The Canon imageClass MF4880dw monochrome laser MFP offers every MFP feature most micro and small offices need. - All-in-One Printers

Canon imageClass MF4880dw

4.0 Excellent

The Canon imageClass MF4880dw monochrome laser MFP is packed with MFP features suitable for a micro or small office, but can also serve as a heavy-duty personal printer.

Get It Now

Buy It Now

About Our Expert

M. David Stone

M. David Stone

Contributing Editor

My Experience

Most of my current work for PCMag is about printers and projectors, but I've covered a wide variety of other subjects—in more than 4,000 pieces, over more than 40 years—including both computer-related areas and others ranging from ape language experiments, to politics, to cosmology, to space colonies. I've written for PCMag.com from its start, and for PC Magazine before that, as a Contributor, then a Contributing Editor, then as the Lead Analyst for Printers, Scanners, and Projectors, and now, after a short hiatus, back to Contributing Editor.

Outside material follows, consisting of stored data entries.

`src/design/dot11_tx_pkg.sv`:
```
package dot11_tx_pkg;

    //////////////////////////////////////////////////////////////////////
    // Coding constants
    //////////////////////////////////////////////////////////////////////
    localparam int SERVICE_BITS = 16;
    localparam int TAIL_BITS    = 6;

    // Reflected CRC-32, shifted out LSB first
    localparam logic [31:0] CRC_POLY = 32'hEDB88320;
    localparam logic [31:0] CRC_INIT = 32'hFFFFFFFF;

    // Industry standard K=7 code, generators in octal
    localparam int          CONV_K  = 7;
    localparam logic [6:0]  CONV_G0 = 7'o133;
    localparam logic [6:0]  CONV_G1 = 7'o171;

    //////////////////////////////////////////////////////////////////////
    // Enums
    //////////////////////////////////////////////////////////////////////
    // Legacy RATE codes as carried in the SIGNAL field
    typedef enum logic [3:0] {
        RATE_6  = 4'b1011,
        RATE_9  = 4'b1111,
        RATE_12 = 4'b1010,
        RATE_18 = 4'b1110,
        RATE_24 = 4'b1001,
        RATE_36 = 4'b1101,
        RATE_48 = 4'b1000,
        RATE_54 = 4'b1100
    } rate_e;

    typedef enum logic [2:0] {
        FIELD_SERVICE,
        FIELD_PSDU,
        FIELD_FCS,
        FIELD_TAIL,
        FIELD_PAD
    } field_e;

    //////////////////////////////////////////////////////////////////////
    // Stream beats
    //////////////////////////////////////////////////////////////////////
    typedef struct packed {
        rate_e      rate;
        logic [6:0] scram_seed;
    } frame_hdr_t;

    typedef struct packed {
        logic [7:0] data;
        logic       first;
        logic       last;
    } byte_beat_t;

    // Seed is only meaningful on the first bit of a frame
    typedef struct packed {
        logic       data_bit;
        field_e     field;
        logic       first;
        logic       last;
        logic [6:0] scram_seed;
    } tx_bit_t;

    // pair[0] is the g0 output, pair[1] the g1 output
    typedef struct packed {
        logic [1:0] pair;
        logic       last;
    } coded_pair_t;

    // Data bits per OFDM symbol, unknown codes fall back to 6 Mbps
    function automatic logic [7:0] dbps_for_rate(input rate_e rate);
        logic [7:0] dbps;
        case (rate)
            RATE_6:  dbps = 8'd24;
            RATE_9:  dbps = 8'd36;
            RATE_12: dbps = 8'd48;
            RATE_18: dbps = 8'd72;
            RATE_24: dbps = 8'd96;
            RATE_36: dbps = 8'd144;
            RATE_48: dbps = 8'd192;
            RATE_54: dbps = 8'd216;
            default: dbps = 8'd24;
        endcase
        return dbps;
    endfunction

endpackage

```
`src/design/bit_serializer.sv`:
```
`timescale 1ns/1ps

module bit_serializer (
    input  logic                     clk,
    input  logic                     reset_int,
    input  dot11_tx_pkg::frame_hdr_t i_hdr,
    input  logic                     i_hdr_valid,
    output logic                     o_hdr_ready,
    input  dot11_tx_pkg::byte_beat_t i_byte,
    input  logic                     i_byte_valid,
    output logic                     o_byte_ready,
    output dot11_tx_pkg::tx_bit_t    o_bit,
    output logic                     o_bit_valid,
    input  logic                     i_bit_ready
);

    typedef enum logic [2:0] {
        S_IDLE,
        S_SERVICE,
        S_BYTE,
        S_TAIL,
        S_PAD
    } state_e;

    state_e                state;
    dot11_tx_pkg::rate_e   rate_q;
    dot11_tx_pkg::tx_bit_t nxt_bit;
    logic [7:0]            dbps;
    logic [7:0]            sym_cnt;
    logic [3:0]            svc_cnt;
    logic [2:0]            bit_idx;
    logic [2:0]            tail_cnt;
    logic                  out_free;
    logic                  emit;
    logic                  sym_wrap;
    logic                  tail_done;

    assign out_free  = !o_bit_valid || i_bit_ready;
    assign dbps      = dot11_tx_pkg::dbps_for_rate(rate_q);
    assign sym_wrap  = (sym_cnt == dbps - 8'd1);
    assign tail_done = (tail_cnt == 3'(dot11_tx_pkg::TAIL_BITS - 1));

    // Header is paired with the first byte, which stays put until its
    // eighth bit goes out
    assign o_hdr_ready  = (state == S_IDLE) && out_free && i_byte_valid && i_byte.first;
    assign o_byte_ready = (state == S_BYTE) && out_free && (bit_idx == 3'd7);

    //////////////////////////////////////////////////////////////////////
    // Next bit
    //////////////////////////////////////////////////////////////////////
    always_comb begin
        emit          = 1'b0;
        nxt_bit       = '0;
        nxt_bit.field = dot11_tx_pkg::FIELD_SERVICE;
        case (state)
            S_IDLE: begin
                // First SERVICE bit leaves with the header
                emit               = i_hdr_valid && o_hdr_ready;
                nxt_bit.first      = 1'b1;
                nxt_bit.scram_seed = i_hdr.scram_seed;
            end
            S_SERVICE: begin
                emit = out_free;
            end
            S_BYTE: begin
                emit             = out_free && i_byte_valid;
                nxt_bit.data_bit = i_byte.data[bit_idx];
                // Only the closing FCS byte is marked on the byte stream
                nxt_bit.field    = i_byte.last ? dot11_tx_pkg::FIELD_FCS
                                               : dot11_tx_pkg::FIELD_PSDU;
            end
            S_TAIL: begin
                emit          = out_free;
                nxt_bit.field = dot11_tx_pkg::FIELD_TAIL;
                nxt_bit.last  = tail_done && sym_wrap;
            end
            S_PAD: begin
                emit          = out_free;
                nxt_bit.field = dot11_tx_pkg::FIELD_PAD;
                nxt_bit.last  = sym_wrap;
            end
            default: begin
                emit = 1'b0;
            end
        endcase
    end

    //////////////////////////////////////////////////////////////////////
    // Field FSM and counters
    //////////////////////////////////////////////////////////////////////
    always_ff @(posedge clk) begin
        if (reset_int) begin
            state       <= S_IDLE;
            o_bit_valid <= 1'b0;
            sym_cnt     <= 8'd0;
            svc_cnt     <= 4'd0;
            bit_idx     <= 3'd0;
            tail_cnt    <= 3'd0;
        end else if (emit) begin
            o_bit_valid <= 1'b1;
            // Symbol counter ends at zero on the final bit of a frame
            sym_cnt     <= sym_wrap ? 8'd0 : sym_cnt + 8'd1;
            case (state)
                S_IDLE: begin
                    svc_cnt <= svc_cnt + 4'd1;
                    state   <= S_SERVICE;
                end
                S_SERVICE: begin
                    svc_cnt <= svc_cnt + 4'd1;
                    if (svc_cnt == 4'(dot11_tx_pkg::SERVICE_BITS - 1)) begin
                        state <= S_BYTE;
                    end
                end
                S_BYTE: begin
                    bit_idx <= bit_idx + 3'd1;
                    if (bit_idx == 3'd7 && i_byte.last) begin
                        state <= S_TAIL;
                    end
                end
                S_TAIL: begin
                    tail_cnt <= tail_done ? 3'd0 : tail_cnt + 3'd1;
                    if (tail_done) begin
                        state <= sym_wrap ? S_IDLE : S_PAD;
                    end
                end
                S_PAD: begin
                    if (sym_wrap) begin
                        state <= S_IDLE;
                    end
                end
                default: begin
                    state <= S_IDLE;
                end
            endcase
        end else if (i_bit_ready) begin
            o_bit_valid <= 1'b0;
        end
    end

    always_ff @(posedge clk) begin
        if (emit) begin
            o_bit <= nxt_bit;
        end
    end

    // Rate of the current frame, captured with the header
    always_ff @(posedge clk) begin
        if (reset_int) begin
            rate_q <= dot11_tx_pkg::RATE_6;
        end else if (emit && state == S_IDLE) begin
            rate_q <= i_hdr.rate;
        end
    end

endmodule

```
`src/design/conv_encoder.sv`:
```
`timescale 1ns/1ps

module conv_encoder (
    input  logic                      clk,
    input  logic                      reset_int,
    input  dot11_tx_pkg::tx_bit_t     i_bit,
    input  logic                      i_bit_valid,
    output logic                      o_bit_ready,
    output dot11_tx_pkg::coded_pair_t o_pair,
    output logic                      o_pair_valid,
    input  logic                      i_pair_ready
);

    // hist[5] is the previous bit, hist[0] the oldest
    logic [dot11_tx_pkg::CONV_K-2:0] hist;
    logic [dot11_tx_pkg::CONV_K-1:0] window;
    logic                            take;

    assign o_bit_ready = !o_pair_valid || i_pair_ready;
    assign take        = i_bit_valid && o_bit_ready;

    // Generator MSB taps the current input bit
    assign window = {i_bit.data_bit, i_bit.first ? '0 : hist};

    always_ff @(posedge clk) begin
        if (reset_int) begin
            o_pair_valid <= 1'b0;
            hist         <= '0;
        end else if (take) begin
            o_pair_valid <= 1'b1;
            hist         <= window[dot11_tx_pkg::CONV_K-1:1];
        end else if (i_pair_ready) begin
            o_pair_valid <= 1'b0;
        end
    end

    always_ff @(posedge clk) begin
        if (take) begin
            o_pair.pair[0] <= ^(window & dot11_tx_pkg::CONV_G0);
            o_pair.pair[1] <= ^(window & dot11_tx_pkg::CONV_G1);
            o_pair.last    <= i_bit.last;
        end
    end

endmodule

```
`src/design/data_scrambler.sv`:
```
`timescale 1ns/1ps

module data_scrambler (
    input  logic                  clk,
    input  logic                  reset_int,
    input  dot11_tx_pkg::tx_bit_t i_bit,
    input  logic                  i_bit_valid,
    output logic                  o_bit_ready,
    output dot11_tx_pkg::tx_bit_t o_bit,
    output logic                  o_bit_valid,
    input  logic                  i_bit_ready
);

    logic [6:0] scram_state;
    logic [6:0] base;
    logic       fb;
    logic       take;
    logic       is_tail;

    assign o_bit_ready = !o_bit_valid || i_bit_ready;
    assign take        = i_bit_valid && o_bit_ready;
    assign is_tail     = (i_bit.field == dot11_tx_pkg::FIELD_TAIL);

    // x^7 + x^4 + 1, restarted from the seed on the first bit
    assign base = i_bit.first ? i_bit.scram_seed : scram_state;
    assign fb   = base[6] ^ base[3];

    always_ff @(posedge clk) begin
        if (reset_int) begin
            o_bit_valid <= 1'b0;
            scram_state <= 7'd0;
        end else if (take) begin
            o_bit_valid <= 1'b1;
            // Tail bits leave the scrambler frozen
            scram_state <= is_tail ? base : {base[5:0], fb};
        end else if (i_bit_ready) begin
            o_bit_valid <= 1'b0;
        end
    end

    always_ff @(posedge clk) begin
        if (take) begin
            o_bit          <= i_bit;
            o_bit.data_bit <= is_tail ? 1'b0 : (i_bit.data_bit ^ fb);
        end
    end

endmodule

```
`src/design/dot11_tx_coder.sv`:
```
`timescale 1ns/1ps

module dot11_tx_coder (
    input  logic                      clk,
    input  logic                      reset_int,
    input  dot11_tx_pkg::frame_hdr_t  i_hdr,
    input  logic                      i_hdr_valid,
    output logic                      o_hdr_ready,
    input  dot11_tx_pkg::byte_beat_t  i_byte,
    input  logic                      i_byte_valid,
    output logic                      o_byte_ready,
    output dot11_tx_pkg::coded_pair_t o_pair,
    output logic                      o_pair_valid,
    input  logic                      i_pair_ready
);

    //////////////////////////////////////////////////////////////////////
    // Stage links
    //////////////////////////////////////////////////////////////////////
    dot11_tx_pkg::byte_beat_t fcs_byte;
    logic                     fcs_byte_valid;
    logic                     fcs_byte_ready;

    dot11_tx_pkg::tx_bit_t    raw_bit;
    logic                     raw_bit_valid;
    logic                     raw_bit_ready;

    dot11_tx_pkg::tx_bit_t    scr_bit;
    logic                     scr_bit_valid;
    logic                     scr_bit_ready;

    // PSDU bytes plus appended FCS
    fcs_inserter u_fcs_inserter (
        .clk          (clk),
        .reset_int    (reset_int),
        .i_byte       (i_byte),
        .i_byte_valid (i_byte_valid),
        .o_byte_ready (o_byte_ready),
        .o_byte       (fcs_byte),
        .o_byte_valid (fcs_byte_valid),
        .i_byte_ready (fcs_byte_ready)
    );

    // DATA field bits, one per beat
    bit_serializer u_bit_serializer (
        .clk          (clk),
        .reset_int    (reset_int),
        .i_hdr        (i_hdr),
        .i_hdr_valid  (i_hdr_valid),
        .o_hdr_ready  (o_hdr_ready),
        .i_byte       (fcs_byte),
        .i_byte_valid (fcs_byte_valid),
        .o_byte_ready (fcs_byte_ready),
        .o_bit        (raw_bit),
        .o_bit_valid  (raw_bit_valid),
        .i_bit_ready  (raw_bit_ready)
    );

    data_scrambler u_data_scrambler (
        .clk         (clk),
        .reset_int   (reset_int),
        .i_bit       (raw_bit),
        .i_bit_valid (raw_bit_valid),
        .o_bit_ready (raw_bit_ready),
        .o_bit       (scr_bit),
        .o_bit_valid (scr_bit_valid),
        .i_bit_ready (scr_bit_ready)
    );

    conv_encoder u_conv_encoder (
        .clk          (clk),
        .reset_int    (reset_int),
        .i_bit        (scr_bit),
        .i_bit_valid  (scr_bit_valid),
        .o_bit_ready  (scr_bit_ready),
        .o_pair       (o_pair),
        .o_pair_valid (o_pair_valid),
        .i_pair_ready (i_pair_ready)
    );

endmodule

```
`src/design/fcs_inserter.sv`:
```
`timescale 1ns/1ps

module fcs_inserter (
    input  logic                     clk,
    input  logic                     reset_int,
    input  dot11_tx_pkg::byte_beat_t i_byte,
    input  logic                     i_byte_valid,
    output logic                     o_byte_ready,
    output dot11_tx_pkg::byte_beat_t o_byte,
    output logic                     o_byte_valid,
    input  logic                     i_byte_ready
);

    // One byte of the reflected CRC-32, LSB first
    function automatic logic [31:0] crc32_byte(input logic [31:0] crc_in,
                                               input logic [7:0]  data);
        logic [31:0] c;
        c = crc_in;
        for (int i = 0; i < 8; i++) begin
            if (c[0] ^ data[i]) begin
                c = (c >> 1) ^ dot11_tx_pkg::CRC_POLY;
            end else begin
                c = c >> 1;
            end
        end
        return c;
    endfunction

    logic [31:0] crc;
    logic [31:0] fcs;
    logic        fcs_active;
    logic [1:0]  fcs_idx;
    logic        out_free;
    logic        take;
    logic        send_fcs;

    assign out_free     = !o_byte_valid || i_byte_ready;
    assign o_byte_ready = out_free && !fcs_active;
    assign take         = i_byte_valid && o_byte_ready;
    assign send_fcs     = fcs_active && out_free;
    assign fcs          = ~crc;

    always_ff @(posedge clk) begin
        if (reset_int) begin
            o_byte_valid <= 1'b0;
            fcs_active   <= 1'b0;
            fcs_idx      <= 2'd0;
        end else begin
            if (take) begin
                o_byte_valid <= 1'b1;
                fcs_active   <= i_byte.last;
                fcs_idx      <= 2'd0;
            end else if (send_fcs) begin
                o_byte_valid <= 1'b1;
                fcs_idx      <= fcs_idx + 2'd1;
                fcs_active   <= (fcs_idx != 2'd3);
            end else if (i_byte_ready) begin
                o_byte_valid <= 1'b0;
            end
        end
    end

    // PSDU bytes pass through, then the FCS low byte first
    always_ff @(posedge clk) begin
        if (take) begin
            crc          <= crc32_byte(i_byte.first ? dot11_tx_pkg::CRC_INIT : crc, i_byte.data);
            o_byte.data  <= i_byte.data;
            o_byte.first <= i_byte.first;
            o_byte.last  <= 1'b0;
        end else if (send_fcs) begin
            o_byte.data  <= fcs[{fcs_idx, 3'b000} +: 8];
            o_byte.first <= 1'b0;
            o_byte.last  <= (fcs_idx == 2'd3);
        end
    end

endmodule

```
`config.mk`:
```
export PLATFORM = sky130hd
export DESIGN_NAME = dot11_tx_coder
export DESIGN_NICKNAME = d
export VERILOG_FILES = /design/src/design/dot11_tx_pkg.sv /design/src/design/bit_serializer.sv /design/src/design/conv_encoder.sv /design/src/design/data_scrambler.sv /design/src/design/dot11_tx_coder.sv /design/src/design/fcs_inserter.sv
export SDC_FILE = /design/constraint.sdc
export NUM_CORES = 1
export LEC_CHECK = 0
export ABC_AREA = 1
export BUFFER_PORTS_ARGS = -buffer_cell sky130_fd_sc_hd__buf_2
export CORE_UTILIZATION = 39
export CTS_BUF_LIST = sky130_fd_sc_hd__clkbuf_16
export CTS_CLUSTER_DIAMETER = 120
export DETAILED_ROUTE_END_ITERATION = 10
export PLACE_DENSITY = 0.64
export SLEW_MARGIN = 20
export SYNTH_ARGS = -nofsm -noshare
export SYNTH_HDL_FRONTEND = slang
export SYNTH_SLANG_ARGS = --single-unit
export TNS_END_PERCENT = 50
```
`constraint.sdc`:
```
create_clock -name clk -period 3.84 [get_ports clk]
set_clock_uncertainty 0.2 [all_clocks]
set_input_delay 0.384 -clock clk [delete_from_list [all_inputs] [get_ports clk]]
set_output_delay 0.384 -clock clk [all_outputs]
set_load 0.01 [all_outputs]
```
==> summary.json, run 1 <==
{
  "antenna_found_initial": 0,
  "async_flop_share": 0,
  "routedWlPerCell_um": 13.0,
  "grt_busiest_layer": "met2",
  "vias": 4691,
  "dpl_hpwl_um": 9520,
  "critical_path.top_delay_family": "buffers and inverters",
  "synth.cell_area_mm2": 0.00627,
  "path_clk_slew_ns": 0.07,
  "detail_route.wirelength_um": 12900,
  "maxCapViolations": 0,
  "timing.setup.critical_path_class": "reg2reg",
  "synthToLayoutAreaGrowth_pct": 10.2,
  "hp-class": "in2reg",
  "post-route-min-period_ns": 2.55,
  "worstMarginPinSlew_ns": 0.790,
  "synth.ff_latch_count": 112,
  "critPathRequiredTime_ns": 3.62,
  "timing.hold.ws_ns": 0.0622,
  "synthDominantCellAreaShare": 0.287,
  "placedInstanceArea_mm2": 0.00662,
  "first_global_vias": 4592,
  "power.density_mw_per_mm2": 570,
  "synth-seq-area-share": 0.453,
  "synth_top_cells_by_count": "nand2_1, inv_1, nor2_1",
  "slew_headroom": 0.472,
  "tritoncts.num_buffers": 9,
  "ys_warn_count": 0,
  "num-fill-cells": 1515,
  "hold_violations": 0,
  "crit_path_start_kind": "register",
  "synth_flop_cell": "edfxtp_1",
  "grt_overflow": 0,
  "n_antenna_cell": 0,
  "worst_r2r_startpoint": "u_bit_serializer.bit_idx[0]",
  "post-synth-top-area-cell": "edfxtp_1",
  "worstPathCellList": "ha_1 > ha_1 > nand3_1 > nand2_1 > nand2_1 > inv_1 > nand2_2 > inv_2",
  "nets": 809,
  "post_synth.cell_area_avg_um2": 8.42,
  "critPathCaptureType": "register",
  "post-synth-top-count-cell": "nand2_1",
  "initialDrtViolationCount": 298,
  "final_max_slew_viol_count": 0,
  "cts_resized": 0,
  "ctsHtreeMaxLevel": 3,
  "post-route-util": 0.448,
  "clock_sinks": 112,
  "cts_max_path_buffers": 2,
  "crit_path_top_delay_cell": "inv_2",
  "run_status": "completed",
  "r2r_end": "u_fcs_inserter.crc[28]",
  "grt_use_met2": 0.303,
  "grt_max_degree": 37,
  "cts_tree": "done",
  "min_delay_worst_endpoint": "u_bit_serializer.rate_q[1]",
  "sequential_standard_cell_area_mm2": 0.00284,
  "stdcell_area_mm2": 0.00691,
  "cts_setup_buffers": 0,
  "post-layout-total-power_w": 0.00394,
  "chipWidth_um": 129,
  "drive_gt1_frac": 0.136,
  "routed_via_density": 4.74,
  "drc": 0,
  "core.rowCount": 45,
  "fp.dieArea_mm2": 0.0166,
  "gr-usage-met3": 0.0403,
  "static-leakage-power_nw": 3.00,
  "multi_input_comb_area_mm2": 0.00298,
  "ios": 32,
  "cp_peak_stage_delay_ns": 0.63,
  "core_area_mm2": 0.0154,
  "r2r.worst_path.cells": 8,
  "grt_pass1_wl_um": 22100,
  "post_synth_inst_count": 745,
  "numPortBuffers": 31,
  "crit_buf_inv": 2,
  "finalSetupViolations": 0,
  "hp-start": "i_hdr[8]",
  "worst_ep_arrival_time_ns": 2.33,
  "die_y_um": 129,
  "worstPathMaxFanout": 36,
  "library_cells_used_by_synthesis": 37,
  "maxClockFrequency_ghz": 0.392,
  "worstHoldPathCells": 3,
  "drt_first_pass_iters": 4,
  "grt_setup_unrepaired": "false",
  "peakVddDrop_uv": 255,
  "tns_ns": 0,
  "place.gp.congestion": 0.875,
  "final_min_period_over_clock_period": 0.664,
  "post_synth_main_area_contributors": "edfxtp_1, dfxtp_1, nand2_1",
  "gr-usage-met1": 0.211,
  "clock_insertion_delay_at_the_later_pin_of_the_skew_report_ns": 0.36,
  "cts.root.buffer_cell": "clkbuf_16",
  "start_util": 0.407,
  "synth_edf_count": 60,
  "overall_fraction_of_global_route_tracks_in_use": 0.172,
  "worst_case_register_to_register_setup_slack_ns": 1.29,
  "ant_nets": 0,
  "mappedNetlistNets": 780,
  "cts-hold-fix-buffers": 0
}
[layer usage]
| layer | routed length (um) | vias to the layer above |
|---|---|---|
| met2 | 6490 | 49 |
| met4 | 116 | 0 |
| met5 | 0 | - |
| met1 | 5950 | 2179 |
| met3 | 338 | 8 |
| li1 | - | 2455 |
[worst max path at each step]
stage	start	endpoint	slack [ns]	cells after the start
3_5_place_dp	i_byte[1]	u_fcs_inserter.crc[19]	1.26	12
6_report	u_bit_serializer.bit_idx[0]	u_fcs_inserter.crc[28]	1.29	8
3_3_place_gp	u_bit_serializer.bit_idx[0]	u_fcs_inserter.crc[22]	1.31	8
5_1_grt	u_bit_serializer.bit_idx[0]	u_fcs_inserter.o_byte[9]	1.06	10
4_1_cts	u_bit_serializer.bit_idx[0]	u_fcs_inserter.crc[27]	1.26	8
2_1_floorplan	u_bit_serializer.bit_idx[0]	u_fcs_inserter.crc[0]	1.67	8
[where the power goes]
part / internal (W) / switching, W / leakage [nW]
Sequential: 0.00160 / 0.000145 / 0.994
Combinational: 0.000450 / 0.000803 / 1.86
Clock: 0.000507 / 0.000432 / 0.147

I'm pretty sure I'm the only person who worked on every "Project Printer" blockbuster PCMag ever produced, often writing 15 or more reviews for the year's big printer blowout. (I snuck in a single review one year when I was writing a book, strictly so I could keep that claim alive.)

I've always worked for PCMag as a freelancer, which has freed me to take time away to write nine books, be a major contributor to four others, and write for other publications, including Wired, Computer Shopper, Projector Central, and Science Digest, where I was Computers Editor. I also wrote a computer column at one point for The Newark Star-Ledger.

Although I started my career primarily as a science (mostly physics and astronomy) and science-fiction writer (published in Analog), my non-computer-related work runs the gamut from the Project Data Book for NASA's Upper Atmosphere Research Satellite (written for GE's Astro-Space Division) to the script for a video overview of a top company in the gaming industry (that would be gambling, not video games). My books include The Underground Guide to Color Printers (Addison-Wesley), Troubleshooting Your PC (Microsoft Press), and Faster, Smarter Digital Photography (Microsoft Press).

Having covered a wide range of subjects, I've developed a serial expertise in many of them. The ones most relevant to my current work at PCMag.com are all imaging technologies.

The Technology I Use

I buy new PCs for my writing desk infrequently, because it takes a week or more to customize the settings the way I want them. At the moment, I have an HP Envy tower running Windows 10, but it's old enough to have a Windows 7 sticker on it. Its latest lease on a longer life is courtesy of a newly installed 500GB Samsung SSD 870 EVO.

Elsewhere in my house is an assortment of older and newer PCs. The older ones are dedicated to specific tasks, like the one I've been using to slowly digitize all the paper stored in my filing cabinets, while the newer ones are testbeds for printer and projector reviews.

For writing, I use Microsoft Word 2003, because I find it too annoying to take my hands off the keyboard to give mouse commands using the Ribbon. My workhorse printers are a Xerox Phaser 6280 color laser and a Dymo LabelWriter 450 Twin Turbo for labels and stamps. I also have a Canon Pixma iP8720 for printing photos, and a Canon ImageFormula DR-C225 for scanning.

My first computer was bought to replace my IBM Selectric for writing. After rejecting both the IBM PC (which had just been introduced) and the Apple II because of the keyboards, I chose a Vector Graphics Vector 3 CP/M machine with dual floppies. The first MS-DOS machine I was willing to use for writing was the IBM AT, with its much-improved keyboard compared with the original PC and its gargantuan 20MB hard drive.